Homosexuality was shunned, especially during the Maoist era, leading to male sex work being suppressed in the 19th and 20th centuries. Yet male sex work was still seen commonly throughout Chinese literature and art, and Sue Gronewold cited a study that showed that over a third of Chinese sex workers were male migrants.

In addition, transgender sex workers have little to no mention in historical documents in Shanghai. Like male sex workers, they were most likely harassed, abused, and treated harshly.

== Sex work hierarchy ==

Before sex work was outlawed in Shanghai, four major categories formed a sex work hierarchy.

At the top of the hierarchy were "storytellers". These high-class courtesans were entertainers and performed music, poetry, dance, and dramatics. They did not have sex with their clients and were typically only seen to be with scholar-officials.

Next in the hierarchy are "sing-song girls". These women were also high-class prostitutes that held parties, banquets, and wore costumes for officials and merchants. For these high-class courtesans, prostitution was not the main objective. Most of the revenue came from gambling, song requests, banquets, and gifts. Sex only played as a minor role in contributing to their revenue.

"Tea-house" prostitutes followed. These sex workers were more known to have sex with their clients rather than entertain them.

Finally, the remaining sex workers were called "wild chicks". Typically streetwalkers, they only performed sex with clients in brothels or other low-end locations.

== Lifestyle ==
The lifestyle of sex workers greatly depended on where they ranked on the sex work hierarchy. Poor streetwalkers, commonly desperate for money, sought out as many clients as they could. On the other side, higher class sex workers such as "sing-song girls" or "storytellers" would meet as many clients as they pleased typically ranging from one or two per day in high-end prostitute houses.

These prostitute houses would get "secondary" prostitutes to tend to the sexual needs of the high number of clientele and their demands. This allowed for their upper level counterparts to service only the best clients.

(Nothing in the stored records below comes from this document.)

==> src/rtl/ascon_round_sequencer.sv <==
// Round-index sequencer for the Ascon permutation: issues indices MAX_ROUNDS-nr .. MAX_ROUNDS-1,
// one per unheld cycle, plus state-register enable / input-select strobes and a done pulse.
module ascon_round_sequencer #(
  parameter int MAX_ROUNDS = 12,
  parameter int ROUND_W    = 4
) (
  input  logic               clock,
  input  logic               reset_n,
  input  logic               i_start,
  input  logic [ROUND_W-1:0] i_nb_rounds,
  input  logic               i_hold,
  output logic               o_ready,
  output logic [ROUND_W-1:0] o_round,
  output logic               o_round_valid,
  output logic               o_sel_input,
  output logic               o_busy,
  output logic               o_done,
  output logic               o_err
);

  typedef enum logic [1:0] {
    S_IDLE = 2'd0,
    S_RUN  = 2'd1,
    S_DONE = 2'd2
  } state_t;

  localparam logic [ROUND_W-1:0] MAX_R  = ROUND_W'(MAX_ROUNDS);
  localparam logic [ROUND_W-1:0] LAST_R = ROUND_W'(MAX_ROUNDS - 1);

  state_t             state_q, state_d;
  logic [ROUND_W-1:0] round_q, round_d;
  logic               first_q, first_d;
  logic               err_q, err_d;
  logic               nb_legal;

  assign nb_legal = (i_nb_rounds != '0) && (i_nb_rounds <= MAX_R);

  always_ff @(posedge clock) begin
    if (!reset_n) begin
      state_q <= S_IDLE;
      round_q <= '0;
      first_q <= 1'b0;
      err_q   <= 1'b0;
    end else begin
      state_q <= state_d;
      round_q <= round_d;
      first_q <= first_d;
      err_q   <= err_d;
    end
  end

  always_comb begin
    state_d = state_q;
    round_d = round_q;
    first_d = first_q;
    err_d   = 1'b0;
    unique case (state_q)
      S_IDLE: begin
        if (i_start) begin
          if (nb_legal) begin
            round_d = MAX_R - i_nb_rounds;
            first_d = 1'b1;
            state_d = S_RUN;
          end else begin
            err_d = 1'b1;
          end
        end
      end
      S_RUN: begin
        // A held cycle freezes everything, including the pending first-round select.
        if (!i_hold) begin
          first_d = 1'b0;
          if (round_q == LAST_R) begin
            state_d = S_DONE;
          end else begin
            round_d = round_q + 1'b1;
          end
        end
      end
      S_DONE: begin
        round_d = '0;
        state_d = S_IDLE;
      end
      default: begin
        round_d = '0;
        first_d = 1'b0;
        state_d = S_IDLE;
      end
    endcase
  end

  assign o_ready       = (state_q == S_IDLE);
  assign o_round       = round_q;
  assign o_round_valid = (state_q == S_RUN) && !i_hold;
  assign o_sel_input   = (state_q == S_RUN) && first_q;
  assign o_busy        = (state_q == S_RUN) || (state_q == S_DONE);
  assign o_done        = (state_q == S_DONE);
  assign o_err         = err_q;

endmodule

==> config.mk <==
export PLATFORM = sky130hd
export DESIGN_NAME = ascon_round_sequencer
export DESIGN_NICKNAME = d
export VERILOG_FILES = /design/src/rtl/ascon_round_sequencer.sv
export SDC_FILE = /design/constraint.sdc
export NUM_CORES = 1
export LEC_CHECK = 0
export CAP_MARGIN = 30
export CORE_AREA = 2 2 39 41
export CTS_CLUSTER_DIAMETER = 200
export DETAILED_ROUTE_END_ITERATION = 8
export DIE_AREA = 0 0 41 43
export PLACE_DENSITY_LB_ADDON = 0.05
export SYNTH_ARGS = -nofsm -noshare
export SYNTH_HDL_FRONTEND = slang
export SYNTH_SLANG_ARGS = --single-unit
==> constraint.sdc <==
create_clock -name clock -period 1.55 [get_ports clock]
set_clock_uncertainty 0.1 [all_clocks]
set_input_delay 0.155 -clock clock [delete_from_list [all_inputs] [get_ports clock]]
set_output_delay 0.155 -clock clock [all_outputs]
set_load 0.1 [all_outputs]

These prostitute houses were often run by a madam who oversaw the houses and the business. Madams would develop contractual relationships with prostitutes to allow for them to work in the houses. A small portion of prostitutes even became madams of their own houses towards the later parts of their careers.

Even after the 19th and 20th centuries, high-end sex workers continue to live in luxury, especially compared to their counterparts who work in "ten yuan" brothels (about $2 USD).

Sex workers on the lower end of the spectrum rely on a code of conduct and will only accept men who accept these rules. This helps protect the sex workers as much as possible from potentially dangerous clients.

Sex workers on the lower end of the spectrum that worked in collective houses had to meet a fixed goal of profit made based on their contract. If these women failed to meet their goal, they would be forced to make up the difference from their own personal funds.

In China, sex workers are overseen by "managers" who work the venues where the sex workers work—typically bars, clubs, and karaoke bars. Despite helping protect the sex workers, they nearly enslave them by preventing them from leaving their location of work.

For the prostitute houses, "guinu" were men who protected the house from any dangers that might occur. These men were typically lovers of the madam.